TASK PROMPT -
Using the word "output" as the filter, copy each matching line from the records.
[ENTRIES PROVIDED]
### src/source/cpu_macros.svh
`ifndef CPU_MACROS_SVH
`define CPU_MACROS_SVH

// Datapath and register file sizes
`define RW       16
`define REG_CNT  8
`define REG_LOG  3

// ALU flags and their bit positions
`define FLAG_CNT 5
`define FLAG_C   0
`define FLAG_Z   1
`define FLAG_N   2
`define FLAG_O   3
`define FLAG_P   4

// Opcode field, instr[15:12]
`define OP_W     4
`define OP_NOP   4'h0
`define OP_ALU   4'h1
`define OP_ALUI  4'h2
`define OP_CMP   4'h3
`define OP_JMP   4'h4

// Jump codes, the top bit marks a jump
`define JUMP_CODE_W      5
`define JUMP_CODE_BIT_EN 4
`define JUMP_CODE_UNCOND 5'b10000
`define JUMP_CODE_CARRY  5'b10001
`define JUMP_CODE_EQUAL  5'b10010
`define JUMP_CODE_LT     5'b10011
`define JUMP_CODE_GT     5'b10100
`define JUMP_CODE_LE     5'b10101
`define JUMP_CODE_GE     5'b10110
`define JUMP_CODE_NE     5'b10111
`define JUMP_CODE_OVF    5'b11000
`define JUMP_CODE_PAR    5'b11001

`endif
### src/source/cpu_pkg.sv
`include "cpu_macros.svh"

package cpu_pkg;

    // Data word and register index
    typedef logic [`RW-1:0] word_t;
    typedef logic [`REG_LOG-1:0] reg_idx_t;

    // Flag vector, bit positions from the FLAG_ macros
    typedef logic [`FLAG_CNT-1:0] flags_t;

    // Enable bit on top of a 4-bit condition
    typedef logic [`JUMP_CODE_W-1:0] jump_code_t;

    typedef logic [`OP_W-1:0] opcode_t;

    // Mode field of ALU instructions, instr[2:0]
    typedef enum logic [2:0] {
        ALU_ADD = 3'd0,
        ALU_ADC = 3'd1,
        ALU_SUB = 3'd2,
        ALU_AND = 3'd3,
        ALU_OR  = 3'd4,
        ALU_XOR = 3'd5,
        ALU_SHL = 3'd6,
        ALU_SHR = 3'd7
    } alu_mode_t;

endpackage

### src/source/exec_core.sv
`include "cpu_macros.svh"

module exec_core import cpu_pkg::*; (
    input  logic     i_clk,
    input  logic     i_rst,
    input  word_t    i_instr,
    input  word_t    i_imm,
    input  logic     i_submit,
    input  logic     i_jmp_predict,
    output logic     o_ready,
    output logic     o_flush,
    output word_t    o_pc,
    output logic     o_wb_valid,
    output reg_idx_t o_wb_reg,
    output word_t    o_wb_data
);

    // Decoder fields
    reg_idx_t   c_l_sel;
    reg_idx_t   c_r_sel;
    reg_idx_t   c_wr_sel;
    logic       c_r_imm;
    logic       c_wr_en;
    logic       c_flags_ie;
    logic       c_carry_en;
    alu_mode_t  c_alu_mode;
    jump_code_t c_jump_code;
    logic [1:0] c_used_operands;

    // Datapath
    word_t  rf_l;
    word_t  rf_r;
    word_t  alu_r;
    word_t  alu_out;
    flags_t alu_flags;
    logic   alu_carry;

    instr_decode u_decode (
        .i_instr         (i_instr),
        .o_l_sel         (c_l_sel),
        .o_r_sel         (c_r_sel),
        .o_wr_sel        (c_wr_sel),
        .o_r_imm         (c_r_imm),
        .o_wr_en         (c_wr_en),
        .o_flags_ie      (c_flags_ie),
        .o_carry_en      (c_carry_en),
        .o_alu_mode      (c_alu_mode),
        .o_jump_code     (c_jump_code),
        .o_used_operands (c_used_operands)
    );

    // Write port fed from the execute output register
    reg_file u_rf (
        .i_clk     (i_clk),
        .i_rst     (i_rst),
        .i_l_sel   (c_l_sel),
        .i_r_sel   (c_r_sel),
        .i_wr_sel  (o_wb_reg),
        .i_wr_en   (o_wb_valid),
        .i_wr_data (o_wb_data),
        .o_l       (rf_l),
        .o_r       (rf_r)
    );

    alu u_alu (
        .i_l     (rf_l),
        .i_r     (alu_r),
        .i_mode  (c_alu_mode),
        .i_carry (alu_carry),
        .o_out   (alu_out),
        .o_flags (alu_flags)
    );

    execute u_exec (
        .i_clk           (i_clk),
        .i_rst           (i_rst),
        .i_submit        (i_submit),
        .i_imm           (i_imm),
        .i_jmp_predict   (i_jmp_predict),
        .c_l_sel         (c_l_sel),
        .c_r_sel         (c_r_sel),
        .c_r_imm         (c_r_imm),
        .c_carry_en      (c_carry_en),
        .c_flags_ie      (c_flags_ie),
        .c_wr_en         (c_wr_en),
        .c_wr_sel        (c_wr_sel),
        .c_jump_code     (c_jump_code),
        .c_used_operands (c_used_operands),
        .i_l_data        (rf_l),
        .i_r_data        (rf_r),
        .i_alu_out       (alu_out),
        .i_alu_flags     (alu_flags),
        .o_alu_r         (alu_r),
        .o_alu_carry     (alu_carry),
        .o_ready         (o_ready),
        .o_flush         (o_flush),
        .o_pc            (o_pc),
        .o_wb_valid      (o_wb_valid),
        .o_wb_reg        (o_wb_reg),
        .o_wb_data       (o_wb_data)
    );

endmodule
[/ENTRIES PROVIDED]
YOUR RESPONSE -
    output logic     o_ready,
    output logic     o_flush,
    output word_t    o_pc,
    output logic     o_wb_valid,
    output reg_idx_t o_wb_reg,
    output word_t    o_wb_data
    // Write port fed from the execute output register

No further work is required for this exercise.